# Activity
Check every line below for the string "unsigned". Copy the ones that have it.

# Data provided
--- config.mk ---
export PLATFORM = sky130hd
export DESIGN_NAME = udp_tx
export DESIGN_NICKNAME = d
export VERILOG_FILES = /design/src/rtl/udp_tx.sv
export SDC_FILE = /design/constraint.sdc
export NUM_CORES = 1
export LEC_CHECK = 0
export ABC_AREA = 1
export CAP_MARGIN = 10
export CORE_UTILIZATION = 59
export DETAILED_ROUTE_END_ITERATION = 6
export PLACE_DENSITY = 0.77
export SKIP_CTS_REPAIR_TIMING = 1
export SYNTH_ARGS = -nofsm -noshare
export SYNTH_HDL_FRONTEND = slang
export SYNTH_SLANG_ARGS = --single-unit
--- constraint.sdc ---
create_clock -name clk -period 9.23 [get_ports clk]
set_input_delay 2.3075 -clock clk [delete_from_list [all_inputs] [get_ports clk]]
set_output_delay 2.3075 -clock clk [all_outputs]
set_load 0.02 [all_outputs]
File: config.mk
export PLATFORM = sky130hd
export DESIGN_NAME = tdm_demux8x1
export DESIGN_NICKNAME = d
export VERILOG_FILES = /design/src/rtl/tdm_demux8x1.sv
export SDC_FILE = /design/constraint.sdc
export NUM_CORES = 1
export LEC_CHECK = 0
export CORE_MARGIN = 2
export CORE_UTILIZATION = 45
export CTS_BUF_LIST = sky130_fd_sc_hd__clkbuf_8
export DETAILED_ROUTE_END_ITERATION = 16
export GPL_TIMING_DRIVEN = 0
export PLACE_DENSITY = 0.82
export SLEW_MARGIN = 10
export SYNTH_ARGS = -nofsm -noshare
export SYNTH_HDL_FRONTEND = slang
export SYNTH_SLANG_ARGS = --single-unit
File: constraint.sdc
create_clock -name clk -period 3.1 [get_ports clk]
set_input_delay 0.62 -clock clk [delete_from_list [all_inputs] [get_ports clk]]
set_output_delay 0.62 -clock clk [all_outputs]
set_load 0.05 [all_outputs]
<file path="src/rtl/sub_sweep_ctrl.sv">
// Operand sweeper and result checker for the WIDTH-bit signed subtractor.
// Optional pause input enabled by defining SUB_SWEEP_HOLD_EN.
module sub_sweep_ctrl #(
    parameter int unsigned WIDTH = 4
) (
    input  logic                 clk,
    input  logic                 rst_n,
    input  logic                 start,
    output logic [WIDTH-1:0]     a_o,
    output logic [WIDTH-1:0]     b_o,
    output logic                 op_valid,
    input  logic [WIDTH-1:0]     sub_i,
    input  logic                 flag_i,
    output logic                 busy,
    output logic                 done,
    output logic [2*WIDTH:0]     pass_cnt,
    output logic [2*WIDTH:0]     fail_cnt,
    output logic [2*WIDTH:0]     ovf_cnt,
    output logic                 fail_seen,
    output logic [WIDTH-1:0]     first_fail_a,
    output logic [WIDTH-1:0]     first_fail_b
`ifdef SUB_SWEEP_HOLD_EN
    ,
    input  logic                 hold
`endif
);

    localparam int unsigned CW = 2 * WIDTH + 1;
    localparam logic [WIDTH-1:0] S_MIN = {1'b1, {(WIDTH-1){1'b0}}};
    localparam logic [WIDTH-1:0] S_MAX = {1'b0, {(WIDTH-1){1'b1}}};

    typedef enum logic [1:0] {
        IDLE = 2'd0,
        RUN  = 2'd1,
        DONE = 2'd2
    } state_t;

    state_t           state;
    logic [WIDTH-1:0] exp_sub;
    logic             ovf;
    logic             exp_flag;
    logic             match;
    logic             last_pair;
    logic             stall;

    // Reference model for the pair currently on a_o/b_o.
    always_comb begin
        exp_sub   = a_o - b_o;
        ovf       = (a_o[WIDTH-1] != b_o[WIDTH-1]) && (exp_sub[WIDTH-1] != a_o[WIDTH-1]);
        exp_flag  = !ovf;
        match     = (sub_i == exp_sub) && (flag_i == exp_flag);
        last_pair = (a_o == S_MAX) && (b_o == S_MAX);
    end

`ifdef SUB_SWEEP_HOLD_EN
    // A held cycle presents no live pair, so validity must drop in the same cycle.
    assign stall    = hold;
    assign op_valid = busy && !hold;
`else
    assign stall    = 1'b0;
    assign op_valid = busy;
`endif

    always_ff @(posedge clk or negedge rst_n) begin
        if (!rst_n) begin
            state        <= IDLE;
            a_o          <= '0;
            b_o          <= '0;
            busy         <= 1'b0;
            done         <= 1'b0;
            pass_cnt     <= '0;
            fail_cnt     <= '0;
            ovf_cnt      <= '0;
            fail_seen    <= 1'b0;
            first_fail_a <= '0;
            first_fail_b <= '0;
        end else begin
            done <= 1'b0;
            case (state)
                IDLE: begin
                    if (start) begin
                        state        <= RUN;
                        busy         <= 1'b1;
                        a_o          <= S_MIN;
                        b_o          <= S_MIN;
                        pass_cnt     <= '0;
                        fail_cnt     <= '0;
                        ovf_cnt      <= '0;
                        fail_seen    <= 1'b0;
                        first_fail_a <= '0;
                        first_fail_b <= '0;
                    end
                end
                RUN: begin
                    if (!stall) begin
                        if (match) begin
                            pass_cnt <= pass_cnt + CW'(1);
                        end else begin
                            fail_cnt <= fail_cnt + CW'(1);
                            if (!fail_seen) begin
                                fail_seen    <= 1'b1;
                                first_fail_a <= a_o;
                                first_fail_b <= b_o;
                            end
                        end
                        if (ovf) begin
                            ovf_cnt <= ovf_cnt + CW'(1);
                        end
                        // Operands stay on the final pair once the sweep ends.
                        if (last_pair) begin
                            state <= DONE;
                            busy  <= 1'b0;
                            done  <= 1'b1;
                        end else if (b_o == S_MAX) begin
                            b_o <= S_MIN;
                            a_o <= a_o + WIDTH'(1);
                        end else begin
                            b_o <= b_o + WIDTH'(1);
                        end
                    end
                end
                DONE: begin
                    state <= IDLE;
                end
                default: begin
                    state <= IDLE;
                    busy  <= 1'b0;
                end
            endcase
        end
    end

endmodule

</file>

# Response below
    parameter int unsigned WIDTH = 4
    localparam int unsigned CW = 2 * WIDTH + 1;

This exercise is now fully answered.